Fuming has an advantage over staining because it does not obscure the grain, it merely darkens it. Unlike staining, there is no possibility of blotches or runs. Fuming is also colourfast. Fuming has the disadvantage that it is not a precise process. Different batches of wood will react to fuming differently. For this reason, wood to be fumed for a project is often harvested from the same tree. Even so, boards from the same tree, and different regions of the same board, can still have a noticeably different colour. Where a consistent colour is important, staining or aniline dyeing may be better options.

Fuming has some safety issues. The solution of ammonium hydroxide used is much stronger (26% to 30%) than in household ammonia and is corrosive. The fuming must be done in an enclosed sealed chamber. Ammonia splashes can burn skin and the fumes can cause burns to eyes and lungs. Operators need to wear gas masks, gloves and eye protection.

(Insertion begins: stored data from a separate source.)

Source: an optimization exercise on an open RTL-to-GDS flow (aim: small area). Production flows keep margins and buffers that such runs may drop.
In this exercise RTL edits were held to simulation tests only and were not proved equivalent to the original.
No driver is modelled on the clock port, so clock power and skew are understated where the tree is cut down; a real chip needs a root buffer or a tree.
No activity file was given, so power comes from the tool's default toggle rates.

== run 1 ==
==> flow/design.v <==
module counter(input clk, input rst, input r0, output [15:0] led, output [15:0] nq, output step);
    reg [5:0] p;
    reg [15:0] n;
    reg [15:1] l;
    assign step = (&p[3:0]) & ~r0;
    function [3:0] bcd_inc(input [3:0] d, input c);
        bcd_inc = {d[3] ^ (c & d[0] & ((d[2] & d[1]) | d[3])),
                   d[2] ^ (c & d[0] & d[1]),
                   d[1] ^ (c & d[0] & ~d[3]),
                   d[0] ^ c};
    endfunction
    wire c1 = step & n[0] & n[3];
    wire c2 = c1 & n[4] & n[7];
    wire c3 = c2 & n[8] & n[11];
    assign led = {l, n[0]} + step;
    assign nq = n;
    always @(posedge clk) begin
        if (rst) begin
            p <= 6'b001111;
            n <= 16'h1234;
            l <= 15'h2444;
        end else begin
            p <= {p[4:0], p[0] ^ p[5] ^ (p[1] & p[3])};
            n <= {bcd_inc(n[15:12], c3), bcd_inc(n[11:8], c2),
                  bcd_inc(n[7:4], c1), bcd_inc(n[3:0], step)};
            l <= led[15:1];
        end
    end
endmodule
module print_num(input clk, input rst, input [15:0] nq, output [0:3] digit, output [0:7] Seven_Seg, output r0);
    reg [2:0] q;
    always @(posedge clk) begin
        if (rst)
            q <= 3'b000;
        else
            q <= {q[1], q[0], ~(q[2] & (q[1] | q[0]))};
    end
    assign digit = {q[0] & ~q[1], q[1] & ~q[2], q[2] & q[0], q[2] & ~q[0]};
    assign r0 = ~(q[2] | q[0]);
    wire [3:0] m = ~(({4{digit[0]}} & ~nq[15:12]) | ({4{digit[1]}} & ~nq[11:8]) |
                     ({4{digit[2]}} & ~nq[7:4])   | ({4{digit[3]}} & ~nq[3:0]));
    reg [0:6] s;
    always @(*) begin
        case (m)
            4'd0: s = 7'b0000001;
            4'd1: s = 7'b1001111;
            4'd2: s = 7'b0010010;
            4'd3: s = 7'b0000110;
            4'd4: s = 7'b1001100;
            4'd5: s = 7'b0100100;
            4'd6: s = 7'b0100000;
            4'd7: s = 7'b0001111;
            4'd8: s = 7'b0000000;
            4'd9: s = 7'b0000100;
            default: s = 7'b1111111;
        endcase
    end
    assign Seven_Seg = {s, 1'b1};
endmodule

The darkening of the colour relies on the ammonia reacting with tannins in the wood. The process is usually applied to white oak, as this wood has a high tannin content. Red oak may turn greenish rather than deep brown. Other species may not darken as noticeably as white oak, depending on the tannin content. The effect of fuming can be enhanced in non-tannic woods by applying a coat of tannic acid to the surface before fuming.

==History==
Fuming was an accidental discovery in England after it was noticed that oak boards stored in a stable had darkened. This was caused by the ammonia fumes from the horse urine reacting with the wood. At the end of the 19th and beginning of the 20th centuries fuming became popular with furniture makers in the Arts and Crafts movement. The technique was introduced to the US by Gustav Stickley in 1901 and a manufacturing technique was perfected in the mission style furniture line of the Stickley family business. Stickley also described a method of fuming the wooden architecture of an entire room by placing bowls of ammonia in the room and sealing it. This method was not very practical and quite dangerous for the person placing the ammonia without personal protective equipment available to modern workers. Stickley was quickly followed by other American Arts and Crafts furniture makers such as Charles Limbert and the Roycroft community.